In some cases it is useful to have handlers that are triggered just
once in the tutorial. This can be done with the one_time()
function. Inside of the handler, call one_time()
, and pass
it the session
object, cond
, a condition
expression, and expr
, the code expression to run.
The first time cond
is true, expr
will be
evaluated; after that, expr
will not be evaluated again. In
the example here, cond
is true when time the section with
ID "section-exercise-with-hint"
is viewed, and so the first
time that section is visible, it will print out a message.
```{r context="server-start"}
event_register_handler("section_viewed",
function(session, event, data) {
one_time(
session,
cond = data$sectionId == "section-exercise-with-hint",
expr = { message("Seeing ", data$sectionId, " for the first time.") }
)
}
)
```
Technical note: The reason that one_time()
has an
unusual interface is because it needs to be able to store data that
persists across runs of the tutorial. The code will run one time, even
if the user stops the document and starts it again; it resets when the
user clicks on “Start Over”.
The section IDs are generated automatically from the section title. For example, if this is the section heading:
### This is a section
Then the ID will be section-this-is-a-section
. If you
want to use a different ID, you can supply it in curly braces, and it
will be prepended with section-
. This will set the ID to
section-myid
:
### This is a section {#myid}
You can even have sections that don’t have a title, but do have an ID:
### {#myid}
Tutorial Identifiers
The Tutorial Storage and Recording Events sections above describe various ways to record user progress and actions within tutorials. Storage of tutorial state requires unique identifiers for tutorials (and their versions) as well as users.

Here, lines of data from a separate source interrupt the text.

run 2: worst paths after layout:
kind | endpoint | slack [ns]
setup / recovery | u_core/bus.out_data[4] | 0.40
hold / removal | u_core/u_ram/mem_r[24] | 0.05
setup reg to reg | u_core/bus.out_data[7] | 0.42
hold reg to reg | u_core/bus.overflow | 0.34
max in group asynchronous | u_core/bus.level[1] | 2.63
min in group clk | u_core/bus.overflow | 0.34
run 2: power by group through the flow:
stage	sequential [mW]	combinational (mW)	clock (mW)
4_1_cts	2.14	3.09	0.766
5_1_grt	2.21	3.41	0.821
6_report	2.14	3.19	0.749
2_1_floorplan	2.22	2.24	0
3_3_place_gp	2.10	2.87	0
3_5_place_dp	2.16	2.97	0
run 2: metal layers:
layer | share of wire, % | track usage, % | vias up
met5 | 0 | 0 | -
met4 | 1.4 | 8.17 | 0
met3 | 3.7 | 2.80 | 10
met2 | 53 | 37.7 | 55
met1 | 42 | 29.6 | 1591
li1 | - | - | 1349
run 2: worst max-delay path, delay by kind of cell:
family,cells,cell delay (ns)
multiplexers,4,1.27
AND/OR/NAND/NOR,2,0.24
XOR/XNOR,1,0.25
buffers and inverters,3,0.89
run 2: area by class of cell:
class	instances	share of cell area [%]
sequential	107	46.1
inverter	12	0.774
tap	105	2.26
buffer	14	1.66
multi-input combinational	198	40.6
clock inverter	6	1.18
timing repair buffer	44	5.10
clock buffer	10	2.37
`src/rtl/morse_rx_decoder.sv`:
```
// Morse receive decoder: times marks and spaces against a unit tick and decodes letters A-H.
// Optional input deglitch filter enabled by defining MORSE_RX_DEGLITCH_EN.
module morse_rx_decoder #(
  parameter int CNT_W        = 4,
  parameter int DASH_MIN     = 2,
  parameter int MAX_MARK     = 6,
  parameter int LETTER_GAP   = 3,
  parameter int DEGLITCH_CYC = 3
) (
  input  logic       Clock,
  input  logic       Resetn,
  input  logic       tick,
  input  logic       line_in,
  output logic [2:0] letter,
  output logic       letter_valid,
  output logic       letter_err,
  output logic       busy,
  output logic [2:0] sym_len,
  output logic [3:0] sym_pattern
);

  typedef enum logic [2:0] {
    S_IDLE,
    S_MARK,
    S_SPACE,
    S_EMIT,
    S_ERR
  } state_t;

  localparam logic [CNT_W-1:0] DASH_C = CNT_W'(DASH_MIN);
  localparam logic [CNT_W-1:0] MAX_C  = CNT_W'(MAX_MARK);
  localparam logic [CNT_W-1:0] GAP_C  = CNT_W'(LETTER_GAP);

  state_t           state;
  logic [CNT_W-1:0] cnt;
  logic [CNT_W-1:0] cnt_inc;
  logic             sync_q;
  logic             line_s;
  logic             line_f;
  logic             line_prev;
  logic             rise;
  logic             fall;
  logic             dec_hit;
  logic [2:0]       dec_letter;

  // Two-flop synchronizer on the asynchronous key line.
  always_ff @(posedge Clock or negedge Resetn) begin
    if (!Resetn) begin
      sync_q <= 1'b0;
      line_s <= 1'b0;
    end else begin
      // NOTE: sequential state uses non-blocking assignments so every flop samples pre-edge values.
      sync_q <= line_in;
      line_s <= sync_q;
    end
  end

`ifdef MORSE_RX_DEGLITCH_EN
  localparam int DG_W = (DEGLITCH_CYC > 1) ? $clog2(DEGLITCH_CYC) : 1;
  logic [DG_W-1:0] dg_cnt;

  // A new level is adopted only once it has persisted for DEGLITCH_CYC clocks.
  always_ff @(posedge Clock or negedge Resetn) begin
    if (!Resetn) begin
      dg_cnt <= '0;
      line_f <= 1'b0;
    end else if (line_s == line_f) begin
      dg_cnt <= '0;
    end else if (dg_cnt == DG_W'(DEGLITCH_CYC - 1)) begin
      dg_cnt <= '0;
      line_f <= line_s;
    end else begin
      dg_cnt <= dg_cnt + 1'b1;
    end
  end
`else
  assign line_f = line_s;
`endif

  always_ff @(posedge Clock or negedge Resetn) begin
    if (!Resetn) line_prev <= 1'b0;
    else         line_prev <= line_f;
  end

  assign rise    = line_f & ~line_prev;
  assign fall    = ~line_f & line_prev;
  assign cnt_inc = (cnt == '1) ? cnt : cnt + 1'b1;
  assign busy    = (state != S_IDLE);

  // Patterns are right-aligned with the oldest symbol in the highest used bit.
  function automatic logic [3:0] decode(input logic [2:0] len, input logic [3:0] pat);
    logic [3:0] res;
    res = 4'b0000;
    case ({len, pat})
      {3'd2, 4'b0001}: res = {1'b1, 3'd0};
      {3'd4, 4'b1000}: res = {1'b1, 3'd1};
      {3'd4, 4'b1010}: res = {1'b1, 3'd2};
      {3'd3, 4'b0100}: res = {1'b1, 3'd3};
      {3'd1, 4'b0000}: res = {1'b1, 3'd4};
      {3'd4, 4'b0010}: res = {1'b1, 3'd5};
      {3'd3, 4'b0110}: res = {1'b1, 3'd6};
      {3'd4, 4'b0000}: res = {1'b1, 3'd7};
      default:         res = 4'b0000;
    endcase
    return res;
  endfunction

  assign {dec_hit, dec_letter} = decode(sym_len, sym_pattern);

  always_ff @(posedge Clock or negedge Resetn) begin
    if (!Resetn) begin
      state        <= S_IDLE;
      cnt          <= '0;
      letter       <= 3'd0;
      letter_valid <= 1'b0;
      letter_err   <= 1'b0;
      sym_len      <= 3'd0;
      sym_pattern  <= 4'd0;
    end else begin
      letter_valid <= 1'b0;
      letter_err   <= 1'b0;
      unique case (state)
        S_IDLE: begin
          cnt         <= '0;
          sym_len     <= 3'd0;
          sym_pattern <= 4'd0;
          if (rise) state <= S_MARK;
        end
        // An edge takes priority over a coincident tick, which is then dropped.
        S_MARK: begin
          if (fall) begin
            cnt <= '0;
            if (sym_len == 3'd4) begin
              state <= S_ERR;
            end else begin
              sym_pattern <= {sym_pattern[2:0], (cnt >= DASH_C)};
              sym_len     <= sym_len + 3'd1;
              state       <= S_SPACE;
            end
          end else if (tick) begin
            if (cnt_inc >= MAX_C) begin
              cnt   <= '0;
              state <= S_ERR;
            end else begin
              cnt <= cnt_inc;
            end
          end
        end
        S_SPACE: begin
          if (rise) begin
            cnt   <= '0;
            state <= S_MARK;
          end else if (tick) begin
            if (cnt_inc >= GAP_C) begin
              cnt   <= '0;
              state <= S_EMIT;
            end else begin
              cnt <= cnt_inc;
            end
          end
        end
        S_EMIT: begin
          if (dec_hit) begin
            letter       <= dec_letter;
            letter_valid <= 1'b1;
          end else begin
            letter_err <= 1'b1;
          end
          cnt         <= '0;
          sym_len     <= 3'd0;
          sym_pattern <= 4'd0;
          state       <= S_IDLE;
        end
        // Wait for a clean letter gap before accepting new input.
        S_ERR: begin
          if (line_f || fall) begin
            cnt <= '0;
          end else if (tick) begin
            if (cnt_inc >= GAP_C) begin
              cnt        <= '0;
              letter_err <= 1'b1;
              state      <= S_IDLE;
            end else begin
              cnt <= cnt_inc;
            end
          end
        end
        default: state <= S_IDLE;
      endcase
    end
  end

endmodule

```
`config.mk`:
```
export PLATFORM = sky130hd
export DESIGN_NAME = morse_rx_decoder
export DESIGN_NICKNAME = d
export VERILOG_FILES = /design/src/rtl/morse_rx_decoder.sv
export SDC_FILE = /design/constraint.sdc
export NUM_CORES = 1
export LEC_CHECK = 0
export CORE_MARGIN = 2
export CORE_UTILIZATION = 40
export CTS_CLUSTER_DIAMETER = 80
export DETAILED_ROUTE_END_ITERATION = 10
export HOLD_SLACK_MARGIN = 0.1
export PLACE_DENSITY = 0.72
export SLEW_MARGIN = 30
export SYNTH_ARGS = -nofsm -noshare
export SYNTH_HDL_FRONTEND = slang
export SYNTH_SLANG_ARGS = --single-unit
```
`constraint.sdc`:
```
create_clock -name Clock -period 4.85 [get_ports Clock]
set_clock_uncertainty 0.15 [all_clocks]
set_input_delay 0.485 -clock Clock [delete_from_list [all_inputs] [get_ports Clock]]
set_output_delay 0.485 -clock Clock [all_outputs]
set_load 0.005 [all_outputs]
```
# After elaboration in Yosys (flattened, before gate mapping)
# Index checks and enable logic that the tools add are counted.
# op_classes
addsub	2
shift	0
n_mux	35
div	0
n_bitwise	4
reduce_logical	10
mul	0
order_cmp	3
eq_ne	24
# ops
cell	n
two-way mux 4 bit	10
two-way mux 3 bit	13
case mux 4 bit (8 select lines)	1
equality test 7 bit, second input constant	4
equality test 7 x 6 -> 1 bit, second input constant	3
case mux 4 bit (4 select lines)	1
!= test 2 bit, second input constant	6
!= test 3 bit, second input constant	4
case mux 3 bit (4 select lines)	1
>= comparator 4 x 2 -> 1 bit, second input constant	2
case mux 4 bit (2 select lines)	1
AND reduction 8 bit	1
equality test 7 x 5 -> 1 bit, second input constant	1
equality test 3 x 2 -> 1 bit, second input constant	2
equality test 3 bit, second input constant	2
two-way mux 1 bit	6
case mux 3 bit (2 select lines)	1
adder 4 x 1 -> 4 bit, second input constant	1
equality test 4 bit, second input constant	1
>= comparator 4 x 3 -> 1 bit, second input constant	1
AND reduction 2 bit	2
nonzero test 4 bit	1
adder 3 x 1 -> 3 bit, second input constant	1
equality test 3 x 1 -> 1 bit, second input constant	1
other kinds (9)	11
# word_totals
ram_bits	0
output_inout_bits	13
reg_bits	22
mem_bits_ro	0
latch_bits	0
input_bits	4
n_memories	0
wordCells	88

# Depth between registers and ports, before layout
# Gate-level depths: netlist (run 1).
# depth
word_depth	7
depth_mapped	8
depth_no_buf	7

# Worst setup path before layout (run 1)
# No wires, ideal clock.
# synth_timing
path_kind	reg2reg
startpoint	reg cnt[0]
endpoint	reg state[0]
period_less_slack_ns	2.191
arrival_time_ns	1.916
required_time_ns	4.575
slack_ns	2.659
stages_incl_launch_ff	7
setup_time_ns	0.125
path_buffers	0
cell_sequence	dfrtp_1 ha_1 a21bo_1 a211o_1 a311o_1 nand2_2 mux2_4
# synth_between
elab_chain_cells	5
elab_cells_between_ends	9
classes_between	add/sub (1); order compare (2); eq/ne (4); mux (1); reduce/logical (1)
# synth_rtl
item	line	rtl
from (decl)	35	logic [CNT_W-1:0] cnt;
from (signal assigned)	145	cnt <= cnt_inc;
from (signal assigned)	158	cnt <= cnt_inc;
from (signal assigned)	184	cnt <= cnt_inc;
adder 4 x 1 -> 4 bit or equality test 4 bit (tied branches)	87	assign cnt_inc = (cnt == '1) ? cnt : cnt + 1'b1;
two-way mux 4 bit *	87	
>= comparator 4 x 3 -> 1 bit or >= comparator 4 x 2 -> 1 bit (tied branches)	141, 154, 179	
!= test 3 bit (no line) or != test 2 bit (tied branches)	-	
AND reduction 8 bit (no line) *	-	
to (signal assigned)	138	state <= S_SPACE;
to (signal assigned)	143	state <= S_ERR;
to (signal assigned)	152	state <= S_MARK;
to (decl)	34	state_t state;
# Every way passes the cells marked *; elsewhere a longest branch is shown, timed or not.
# A chain may end at the register's enable or synchronous reset.

# Worst setup path after layout (run 1)
# layout_timing
startpoint	reg state[2]
endpoint	out busy
# layout_between
elab_chain_cells	1
# layout_rtl
item	line	rtl
from (signal assigned)	112	state <= S_IDLE;
from (signal assigned)	127	if (rise) state <= S_MARK;
from (signal assigned)	134	state <= S_ERR;
nonzero test 3 bit	88	assign busy = (state != S_IDLE);
to (decl)	17	output logic busy,
# No other way between the ends.

==> impl_metrics.py, run 1 <==
metrics = {
    "cells_and_area": {
        "nets": 198,
        "n_fill_cell": 351,
        "n_antenna_cell": 0,
        "drive_above_1_share": 0.07065,
        "areaGrowthSynthToFinish_pct": 12.67,
    },
    "sta": {
        "final_max_slew_viol_count": 0,
        "final.setup.tns_ns": 0,
        "finalHoldViolations": 0,
        "holdWs_ns": 0.2036,
        "setup_viol": 0,
        "tightest_slew_ns": 0.5844,
        "final.min_clock_period_ns": 2.353,
        "period_share": 0.4851,
        "max_clock_freq_ghz": 0.4250,
        "slew_headroom": 0.6104,
        "rsz0062_at_grt": "false",
    },
    "worst_setup_path": {
        "endpoint": "busy",
        "r2r_cells": 6,
        "startpoint_type": "flop",
        "path_class": "reg2out",
        "reg2reg_slack_ns": 2.50,
        "worstPathMaxFanout": 20,
        "crit_path_end_kind": "primary output",
        "r2r-end": "state[0]",
        "required_ns": 4.22,
        "r2r_start": "cnt[0]",
        "arrival_ns": 1.72,
        "crit_path_start": "state[2]",
    },
    "die": {
        "die_w_um": 65.47,
        "die_area_sq_um": 4286,
        "row_count": 22,
        "die_y_um": 65.47,
        "initial_utilization": 0.4160,
        "num_io_pins": 17,
        "core_area_sq_um": 3633,
    },
    "global_route": {
        "grt_max_degree": 23,
        "grt_pass1_wl_um": 5402,
        "antenna_found_initial": 0,
        "gr-total-overflow": 0,
        "grt_pass1_vias": 1197,
        "grt.total_usage": 0.1577,
    },
    "cts": {
        "clk_pin_slew_ns": 0.08,
        "hold_buffers": 1,
        "cts_root_buf": "clkbuf_8",
        "cts_buffers": 3,
        "cts_tree": "yes",
        "clkSinkCount": 22,
        "clock_latency_ns": 0.26,
        "clk_path_buf_depth": 2,
        "ctsResizeCount": 0,
        "htreeDepth": 1,
        "postCtsSetupRepairBufs": 0,
    },
    "synth": {
        "syn_area_sq_um": 1511,
        "async_flop_share": 1.000,
        "synth_top_flop_cell": "dfrtp_1",
        "synthesis.instances": 175,
        "synth_edf_count": 0,
        "ys_seq_elements": 22,
        "ys_types": 47,
        "synth_nets": 187,
        "seq_area_frac_synth": 0.3642,
        "synth_top_cell_by_area": "dfrtp_1",
        "syn_avg_cell_area_sq_um": 8.637,
        "ys_warn_count": 0,
        "synth_top_cells_by_area": "dfrtp_1 (36%), ha_1 (6.6%), nand2_1 (4.7%)",
        "yosysMostFrequentCell": "dfrtp_1",
        "synth_top_area_frac": 0.3642,
        "ys_top_cells_by_count": "dfrtp_1 (22), nand2_1 (19), nor2_1 (15)",
    },
    "place": {
        "gp_congestion": 0.8177,
        "placement.io_buffers": 16,
        "dpl.hpwl_um": 2192,
    },
    "drt": {
        "vias": 1295,
        "dr.pass1.iters": 4,
        "ant_nets": 0,
        "drtIter0Drc": 81,
        "route.detailed.drc": 0,
        "wl_per_cell_um": 13.47,
        "detail_route.vias_per_cell": 5.582,
        "wl_um": 3126,
    },
    "flow_run": {
        "maxCapViolCount": 0,
    },
    "pwr": {
        "power_per_cell_area_nw_per_um2": 433.6,
        "p_leak_nw": 0.7087,
        "ir_drop_mv": 0.2133,
        "p_total_uw": 738.3,
    },
    "min_path": {
        "hold_start": "sync_q",
        "hp-class": "reg2reg",
    },
    "outcome": {
        "status": "completed",
    },
}
stage by stage:
stage / instance area (sq um) / worst slack (ns) / utilization / cells
after floorplan: 1511 / 2.659 / - / 175
after global placement: 1657 / 2.544 / 0.4559 / 228
after detailed placement: 1652 / 2.510 / 0.4545 / 228
after CTS: 1703 / 2.489 / 0.4687 / 232
after global routing: 1703 / 2.390 / 0.4687 / 232
final: 1703 / 2.497 / 0.4687 / 232
report_power, final:
part	switching [mW]	leakage, nW	internal, mW	total (mW)
Sequential	0.0788	0.290	0.220	0.299
Combinational	0.164	0.397	0.164	0.328
Clock	0.0564	0.0216	0.0554	0.112
worst max-delay path, stage by stage (launching register included):
cell             delay (ns)
dfrtp_1                0.60
or3_1                  0.41
clkdlybuf4s50_1        0.45
cell usage in the layout, fill, tap and decap left out, types with 5 or more instances in the layout:
cell / Yosys / layout
nand2_1: 19 / 19
nor2_1: 15 / 15
inv_1: 8 / 8
clkdlybuf4s50_1: 0 / 15
nand2b_1: 6 / 6
o21ai_0: 14 / 14
ha_1: 8 / 8
a22oi_1: 8 / 8
nor3_1: 6 / 6
dfrtp_1: 22 / 22
a31oi_1: 5 / 5
a21oi_1: 9 / 9
registers in the layout, indices dropped and copies added, names as in the netlist:
signal        cells
cnt               4
letter            3
sync_q            1
sym_pattern       4
letter_valid      1
state             3
line_prev         1
sym_len           3
letter_err        1
line_f            1
layout make-up:
class,instances,area (sq um),area share
inverters,8,30.03,0.01763
multi-input cells,134,855.8,0.5026
flip-flops and latches,22,550.5,0.3233
well taps,48,60.06,0.03527
clock buffers,3,41.29,0.02425
repair buffers,17,165.2,0.09699
worst min path at each step:
stage	to	cells past startpoint
2_1_floorplan	cnt[0]	0
3_3_place_gp	line_f	0
3_5_place_dp	line_f	0
4_1_cts	line_f	0
5_1_grt	line_f	0
6_report	line_f	0
routing by layer:
| metal | global-route usage | share of wire |
|---|---|---|
| met1 | 0.2202 | 0.50 |
| met2 | 0.2538 | 0.46 |
| met3 | 0.03425 | 0.039 |
| met4 | 0.02865 | 0.0038 |
| met5 | 0 | 0 |
cells by family (layout without fill, tap and decap cells):
| logic type | after synthesis | after routing | share of synthesized area |
|---|---|---|---|
| simple gates | 66 | 66 | 0.2210 |
| compound gates | 56 | 56 | 0.2484 |
| flops | 22 | 22 | 0.3642 |
| buf+inv | 19 | 28 | 0.06953 |
| fa+ha+maj | 8 | 8 | 0.06623 |
| mux | 3 | 3 | 0.02483 |
| xor+xnor | 1 | 1 | 0.005796 |
No activity file was read; power rests on OpenSTA's default activity.
==> run 2, diff against run 1 <==
Clock period 4.85 ns to 2.2 ns, I/O delays scaled along.
==> run 2 against run 1 <==
Effect of this change: non-clock buffer count up 10; clock power up 120%; critical path depth up 4; critical endpoint is now state[0]; via count up 3.4%; global-route usage up 0.59 points; final cell count up 4.3%; utilization up 2.6 points; clock-buffer cell count unchanged; sequential share of layout area down 1.6 points; highest routed layer unchanged; largest cell class unchanged; combinational power rose to 2.6 times the previous value.
==> impl_metrics.py, run 2 (synthesized netlist as in run 1, its figures left out) <==
metrics = {
    "outcome": {
        "status": "completed",
    },
    "pwr": {
        "power_per_cell_area_nw_per_um2": 959.0,
        "p_leak_nw": 0.7548,
        "swShare": 0.3975,
        "clockPowerShare": 0.143,
        "power_frac_seq": 0.356,
        "p_int_mw": 1.038,
        "combPwrFrac": 0.501,
        "p_switching_uw": 684.9,
        "ir_drop_mv": 0.4873,
    },
    "cells_and_area": {
        "n_fill_cell": 378,
        "largestRegisters": "cnt: 4 flops, sym_pattern: 4 flops",
        "final_common_cell": "dfrtp_1",
        "layout_common_cells": "dfrtp_1 (21), nand2_1 (19), clkdlybuf4s50_1 (16)",
        "n_antenna_cell": 0,
        "multi_input_area_sq_um": 870.8,
        "final_util": 0.4945,
        "regArea_sq_um": 551.8,
        "nets": 208,
        "instances_no_fill": 242,
        "areaGrowthSynthToFinish_pct": 18.87,
        "drive_above_1_share": 0.1340,
    },
    "sta": {
        "tightest_slew_ns": 0.4524,
        "setup_viol": 0,
        "holdWs_ns": 0.1498,
        "rsz0062_at_grt": "true",
        "final_max_slew_viol_count": 0,
        "final.min_clock_period_ns": 2.136,
        "max_clock_freq_ghz": 0.4681,
        "slew_headroom": 0.6978,
        "period_share": 0.9710,
        "finalHoldViolations": 0,
    },
    "drt": {
        "drtIter0Drc": 79,
        "wl_um": 3257,
        "wl_per_cell_um": 13.46,
        "wl_met1_um": 1549,
        "top_layer": "met4",
        "detail_route.vias_per_cell": 5.533,
        "vias": 1339,
        "wl_met2_um": 1521,
        "dr.pass1.iters": 4,
        "ant_nets": 0,
        "wl_met3_um": 167,
        "route.detailed.drc": 0,
    },
    "cts": {
        "clk_path_buf_depth": 2,
        "clock_latency_ns": 0.26,
        "clk_pin_slew_ns": 0.08,
        "cts_buffers": 3,
        "clkSinkCount": 22,
        "htreeDepth": 1,
        "cts_root_buf": "clkbuf_8",
        "postCtsSetupRepairBufs": 0,
        "cts_tree": "yes",
    },
    "global_route": {
        "grt_max_degree": 23,
        "grt_pass1_vias": 1194,
        "antenna_found_initial": 0,
        "grt.total_usage": 0.1636,
        "gr-total-overflow": 0,
        "grt_pass1_wl_um": 5485,
    },
    "worst_setup_path": {
        "required_ns": 2.20,
        "arrival_ns": 2.14,
        "slowest_stage": "dfrtp_1",
        "crit_chain": "ha_2, a21bo_1, a211o_1, a311o_1, nand2_2, mux2_4",
        "crit_path_max_incr_delay_ns": 0.41,
        "critPathBufInv": 0,
        "critPathTopFamily": "compound AO/OA/AOI/OAI gates",
        "path_class": "reg2reg",
        "crit_path_end_kind": "flop",
        "worstPathMaxFanout": 4,
        "startpoint_type": "flop",
    },
    "die": {
        "die_w_um": 65.47,
        "initial_utilization": 0.4160,
        "core_area_sq_um": 3633,
        "num_io_pins": 17,
        "row_count": 22,
        "die_y_um": 65.47,
        "die_area_sq_um": 4286,
    },
    "place": {
        "placedCellCount": 239,
        "gp_congestion": 0.8213,
        "dpl.hpwl_um": 2319,
        "placement.io_buffers": 16,
    },
    "flow_run": {
        "maxCapViolCount": 0,
    },
    "min_path": {
        "hp-class": "in2async",
    },
}
## run 2: changes by cell type in the layout (fill, tap and decap cells not counted), sizes merged
cell and change:
buf +10, dlygate4sd3 -1, clkdlybuf4s50 +1
## run 2: metrics by stage
step / power, mW / worst slack, ns / setup TNS, ns / cell area (sq um)
3_5_place_dp: 1.449 / 0.07140 / 0 / 1739
5_1_grt: 1.878 / -0.004790 / -0.004790 / 1797
6_report: 1.723 / 0.06379 / 0 / 1797
2_1_floorplan: 1.172 / 0.008662 / 0 / 1511
4_1_cts: 1.709 / 0.06299 / 0 / 1780
3_3_place_gp: 1.442 / 0.1184 / 0 / 1739
## run 2: path summary, 6_finish.rpt
path | start | to | slack [ns] | depth (start not counted)
setup / recovery | cnt[1] | state[0] | 0.06 | 6
hold / removal | Resetn | state[2] | 0.15 | 2
setup reg to reg | cnt[1] | state[0] | 0.06 | 6
hold reg to reg | sync_q | line_f | 0.20 | 0
max in group asynchronous | Resetn | sym_len[1] | 1.51 | 2
min in group Clock | sync_q | line_f | 0.20 | 0
## run 2: power by group through the flow
| stage | clock, mW | combinational, mW | sequential (mW) |
|---|---|---|---|
| 4_1_cts | 0.262 | 0.843 | 0.604 |
| 6_report | 0.247 | 0.863 | 0.613 |
| 5_1_grt | 0.275 | 0.975 | 0.629 |
| 2_1_floorplan | 0 | 0.600 | 0.572 |
| 3_3_place_gp | 0 | 0.830 | 0.612 |
| 3_5_place_dp | 0 | 0.838 | 0.611 |
## run 2: cell type report
type | instances | share of cell area
multi-input cells | 134 | 0.4847
flip-flops and latches | 22 | 0.3071
repair buffers | 27 | 0.1351
well taps | 48 | 0.03343
clock buffers | 3 | 0.02298
inverters | 8 | 0.01671
## run 2: worst reg2reg max path: stages, from the launching register on
cell and delay [ns]:
dfrtp_1 0.41, ha_2 0.22, a21bo_1 0.20, a211o_1 0.33, a311o_1 0.33, nand2_2 0.09, mux2_4 0.29
## run 2: metal layers
layer / track usage / up-vias
met5: 0 / -
met4: 0.03906 / 0
li1: - / 666
met2: 0.2691 / 40
met1: 0.2228 / 631
met3: 0.03082 / 2
## run 2: repair_timing
item	in CTS	in global routing
hold buffers	0	0
endpoints found under the setup margin	0	3
gates resized for setup	0	3
endpoints found under the hold margin	0	0
==> run 3, diff against run 2 <==
Settings changed: CTS_CLUSTER_SIZE set to 14.
==> results of run 3 <==
The final DEF is identical to that of run 2; final timing and power are the same.
## config.mk

```make
export PLATFORM = sky130hd
export DESIGN_NAME = cp0_exc_ctrl
export DESIGN_NICKNAME = d
export VERILOG_FILES = /design/src/rtl/cp0_exc_ctrl.sv
export SDC_FILE = /design/constraint.sdc
export NUM_CORES = 1
export LEC_CHECK = 0
export ABC_AREA = 1
export CAP_MARGIN = 30
export CORE_AREA = 2 2 90 92
export CTS_BUF_LIST = sky130_fd_sc_hd__clkbuf_4
export DETAILED_ROUTE_END_ITERATION = 10
export DIE_AREA = 0 0 92 94
export GPL_TIMING_DRIVEN = 0
export PLACE_DENSITY_LB_ADDON = 0.25
export RECOVER_POWER = 50
export SYNTH_ARGS = -nofsm -noshare
export SYNTH_HDL_FRONTEND = slang
export SYNTH_SLANG_ARGS = --single-unit
export TNS_END_PERCENT = 50
```

## constraint.sdc

```tcl
create_clock -name clk -period 2.4 [get_ports clk]
set_input_delay 0.24 -clock clk [delete_from_list [all_inputs] [get_ports clk]]
set_output_delay 0.24 -clock clk [all_outputs]
set_load 0.03 [all_outputs]
```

Tutorial hosting services will often need to customize these identifiers based on their own notions of tutorial provisioning and user identify. This section describes how to do this.
Default Identifiers
The default tutorial and user identifiers are determined as follows:
ID | Default |
---|---|
tutorial_id | Network origin and path of tutorial. |
tutorial_version | 1.0 |
user_id | Account name of server user executing the tutorial |
In addition, tutorial authors can use YAML metadata to provide custom tutorial IDs and versions. For example:
---
title: "Hello, Tutorial!"
tutorial:
id: "com.example.tutorials.my-first-tutorial"
version: 2.1
output: learnr::tutorial
runtime: shiny_prerendered
---
Custom Identifiers
Tutorial hosting services will very often need to provide custom
external definitions for tutorial IDs/versions and user IDs. This can be
accomplished by adding HTTP headers to the requests that route to the
tutorial. The names of the headers are configurable, and should be
specified using the tutorial.http_header_tutorial_id
,
tutorial.http_header_tutorial_version
and
tutorial.http_header_user_id
global options. For
example:
options(
tutorial.http_header_tutorial_id = "X-Tutorial-ID",
tutorial.http_header_tutorial_version = "X-Tutorial-Version",
tutorial.http_header_user_id = "X-Tutorial-UserID"
})
Once configuring these custom header names you’d then need to ensure that the HTTP proxy layer mediating traffic to tutorials set them to the appropriate values.